TASK INPUTS —
◇ ◇ ◇

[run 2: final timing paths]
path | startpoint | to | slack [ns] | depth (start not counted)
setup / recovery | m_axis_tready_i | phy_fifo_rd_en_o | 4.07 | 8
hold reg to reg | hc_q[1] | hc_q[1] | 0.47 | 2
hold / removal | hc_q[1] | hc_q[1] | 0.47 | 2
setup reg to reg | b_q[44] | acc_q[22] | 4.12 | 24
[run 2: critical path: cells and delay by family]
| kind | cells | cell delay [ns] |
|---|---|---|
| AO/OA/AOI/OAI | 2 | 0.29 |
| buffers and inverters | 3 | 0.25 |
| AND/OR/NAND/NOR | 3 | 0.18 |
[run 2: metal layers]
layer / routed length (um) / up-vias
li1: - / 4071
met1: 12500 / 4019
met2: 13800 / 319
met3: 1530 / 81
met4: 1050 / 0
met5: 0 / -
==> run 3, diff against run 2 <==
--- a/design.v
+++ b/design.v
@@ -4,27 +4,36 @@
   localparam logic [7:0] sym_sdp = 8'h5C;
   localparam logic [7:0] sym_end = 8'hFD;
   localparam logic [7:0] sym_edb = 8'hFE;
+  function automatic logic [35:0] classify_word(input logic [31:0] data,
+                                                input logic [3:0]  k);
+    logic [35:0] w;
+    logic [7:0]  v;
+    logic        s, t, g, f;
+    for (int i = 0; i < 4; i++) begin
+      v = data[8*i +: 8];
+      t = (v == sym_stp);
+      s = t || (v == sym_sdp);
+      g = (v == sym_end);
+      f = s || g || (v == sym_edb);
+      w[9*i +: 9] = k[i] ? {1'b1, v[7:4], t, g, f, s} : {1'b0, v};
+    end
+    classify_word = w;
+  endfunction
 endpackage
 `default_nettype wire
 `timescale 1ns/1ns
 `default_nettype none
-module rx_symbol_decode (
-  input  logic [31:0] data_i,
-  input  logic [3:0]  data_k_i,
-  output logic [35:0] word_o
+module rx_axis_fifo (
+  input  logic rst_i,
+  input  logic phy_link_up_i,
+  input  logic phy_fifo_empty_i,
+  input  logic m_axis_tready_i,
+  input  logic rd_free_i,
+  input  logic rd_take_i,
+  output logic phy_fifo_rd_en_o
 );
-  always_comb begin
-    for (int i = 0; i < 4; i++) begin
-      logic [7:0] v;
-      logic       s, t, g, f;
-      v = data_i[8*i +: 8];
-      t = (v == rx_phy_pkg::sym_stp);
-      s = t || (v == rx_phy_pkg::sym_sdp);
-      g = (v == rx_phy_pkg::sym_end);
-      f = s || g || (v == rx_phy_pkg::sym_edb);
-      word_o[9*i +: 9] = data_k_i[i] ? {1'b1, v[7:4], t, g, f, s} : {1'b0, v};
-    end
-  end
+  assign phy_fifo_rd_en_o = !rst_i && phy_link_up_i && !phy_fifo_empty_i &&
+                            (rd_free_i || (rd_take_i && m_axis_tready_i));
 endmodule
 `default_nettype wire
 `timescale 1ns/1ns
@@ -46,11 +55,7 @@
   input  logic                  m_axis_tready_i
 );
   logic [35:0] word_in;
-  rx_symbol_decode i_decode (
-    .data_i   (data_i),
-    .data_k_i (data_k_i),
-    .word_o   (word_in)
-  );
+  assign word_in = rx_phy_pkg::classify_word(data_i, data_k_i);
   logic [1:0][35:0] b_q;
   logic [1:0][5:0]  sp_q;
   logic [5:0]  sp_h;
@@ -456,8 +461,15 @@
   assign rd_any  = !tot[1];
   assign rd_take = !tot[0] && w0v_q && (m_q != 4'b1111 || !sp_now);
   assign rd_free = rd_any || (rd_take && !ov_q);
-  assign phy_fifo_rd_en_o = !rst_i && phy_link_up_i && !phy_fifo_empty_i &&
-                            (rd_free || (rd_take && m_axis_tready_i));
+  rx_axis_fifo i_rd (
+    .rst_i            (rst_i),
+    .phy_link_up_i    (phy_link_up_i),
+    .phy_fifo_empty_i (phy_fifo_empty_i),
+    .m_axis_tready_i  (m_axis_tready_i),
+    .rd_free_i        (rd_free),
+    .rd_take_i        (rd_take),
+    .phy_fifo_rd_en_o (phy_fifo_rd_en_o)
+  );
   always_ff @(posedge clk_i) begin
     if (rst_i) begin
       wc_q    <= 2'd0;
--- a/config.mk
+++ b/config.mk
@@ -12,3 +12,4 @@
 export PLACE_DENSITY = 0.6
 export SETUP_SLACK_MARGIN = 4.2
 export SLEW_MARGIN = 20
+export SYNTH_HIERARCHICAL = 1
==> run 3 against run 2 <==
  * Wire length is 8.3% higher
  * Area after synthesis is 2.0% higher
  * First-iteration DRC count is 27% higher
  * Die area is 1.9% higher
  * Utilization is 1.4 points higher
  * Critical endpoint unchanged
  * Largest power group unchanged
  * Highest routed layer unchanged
This is an optimization exercise on Yosys and OpenROAD, whose aim is a short achievable clock period and few clock cycles, not a production implementation. Only simulation tests tie the RTL to the original design; equivalence was not proved. No activity file was given, so power comes from the tool's default toggle rates.

File: flow/config.mk
export PLATFORM = sky130hd
export DESIGN_NAME = dcache_top
export DESIGN_NICKNAME = dcache_top
export VERILOG_FILES = /design/flow/design.v
export SDC_FILE = /design/flow/constraint.sdc
export NUM_CORES = 4
export LEC_CHECK = 0
export ABC_CLOCK_PERIOD_IN_PS = 2500
export CAP_MARGIN = 20
export CORE_MARGIN = 2
export CORE_UTILIZATION = 30
export PLACE_DENSITY = 0.5
export SETUP_SLACK_MARGIN = 5
export SLEW_MARGIN = 20
export TNS_END_PERCENT = 100
File: flow/constraint.sdc
create_clock -name core_clock -period 8.0 [get_ports {clk}]
set_input_delay 1.6000 -clock core_clock [delete_from_list [all_inputs] [get_ports {clk}]]
set_output_delay 1.6000 -clock core_clock [all_outputs]
set_load 0.01 [all_outputs]
What follows belongs to an exercise in optimizing a design on an open flow for small area and a short achievable clock period; a production flow would make more cautious choices.
RTL that was checked went through simulation tests only; none was proved equivalent to the original.
Power and IR drop assume default switching activity.

==> flow/design.v (excerpt) <==
module instruction_queue
(
  input  logic                clock,
  input  logic                reset,
  input  logic                flush,
  input  logic                fill_valid,
  output logic                fill_ready,
  input  logic [31:0]         fill_data,
  input  logic [FCNT_W-1:0]   fill_count,
  output logic [WINDOW_BYTES*8-1:0] instruction,
  output logic [CNT_W-1:0]    bytes_available,
  input  logic                consume_valid,
  input  logic [LEN_W-1:0]    consume_length,
  output logic                consume_error
);
  logic [QUEUE_DEPTH*8-1:0] mem_q;
  logic [PTR_W-1:0]  head_q;
  logic [7:0]        hhi_q;        
  logic [7:0]        hhi2_q;       
  logic [3:0]        hlo_q;        
  logic [CNT_W-1:0]  count_q;
  logic [QUEUE_DEPTH-1:0] vld_q;   
  logic              ready_q;
  logic              cerr_q;
  logic              fill_ok;
  logic              cons_ok;
  logic [3:0]        fc_ge;        
  logic [4:1]        fc_dec;       
  logic [3:0]        fmask;        
  logic [PTR_W-1:0]  tail_q;       
  logic [QUEUE_DEPTH-1:0] tail_dec;
  logic [3:0]        trot;         
  logic [31:0]       fill_rot;
  logic [QUEUE_DEPTH-1:0] we;
  ...
For scale: ~2300 cells after synthesis, roughly 330 flip-flops.
==> flow/config.mk <==
export PLATFORM = sky130hd
export DESIGN_NAME = instruction_queue
export DESIGN_NICKNAME = instruction_queue
export VERILOG_FILES = /design/flow/design.v
export SDC_FILE = /design/flow/constraint.sdc
export NUM_CORES = 4
export LEC_CHECK = 0
export CAP_MARGIN = 20
export CORE_MARGIN = 2
export CORE_UTILIZATION = 50
export SETUP_SLACK_MARGIN = 2.45
export SLEW_MARGIN = 20
export TNS_END_PERCENT = 0
==> flow/constraint.sdc <==
create_clock -name core_clock -period 6.0 [get_ports {clock}]
set_input_delay 1.2000 -clock core_clock [delete_from_list [all_inputs] [get_ports {clock}]]
set_output_delay 1.2000 -clock core_clock [all_outputs]
set_load 0.01 [all_outputs]
standard.sh (not shown) runs the stock make flow with config.mk's settings and CLKGATE_MAP_FILE= SYNTH_SCRIPT=/design/flow/synth_recipe.tcl, a recipe that flattens the netlist after the stock synthesis.
==> flow/flow/run.sh <==
#!/bin/bash
# The standard layout (the standard.sh, standard synthesis unchanged),
# with one change: the input and output port buffers are buf_4 cells
# instead of the cell buffer_ports picks on its own.
set -euo pipefail
export BUFFER_PORTS_ARGS="-buffer_cell sky130_fd_sc_hd__buf_4"
bash standard.sh synth > log_synth.txt 2>&1
bash standard.sh finish > log_layout.txt 2>&1
test -f out/final.def
Next try:
Settings changed: CORE_UTILIZATION 50 to 60.
After rerunning: The new run produced a clean layout. Routed wire length went down by a few percent. Critical path depth went up by 1. Clock power went down by roughly a tenth. Worst hold slack is about the same. Synthesized area stays the same. Worst setup slack improved by 0.0065 ns. Clock skew is about the same.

◇ ◇ ◇

WHAT IS REQUIRED — Only the lines from the beginning of the material to the line containing "met3: 1530 / 81" should be echoed, verbatim and in full.

SOLUTION TO THE PROBLEM —
[run 2: final timing paths]
path | startpoint | to | slack [ns] | depth (start not counted)
setup / recovery | m_axis_tready_i | phy_fifo_rd_en_o | 4.07 | 8
hold reg to reg | hc_q[1] | hc_q[1] | 0.47 | 2
hold / removal | hc_q[1] | hc_q[1] | 0.47 | 2
setup reg to reg | b_q[44] | acc_q[22] | 4.12 | 24
[run 2: critical path: cells and delay by family]
| kind | cells | cell delay [ns] |
|---|---|---|
| AO/OA/AOI/OAI | 2 | 0.29 |
| buffers and inverters | 3 | 0.25 |
| AND/OR/NAND/NOR | 3 | 0.18 |
[run 2: metal layers]
layer / routed length (um) / up-vias
li1: - / 4071
met1: 12500 / 4019
met2: 13800 / 319
met3: 1530 / 81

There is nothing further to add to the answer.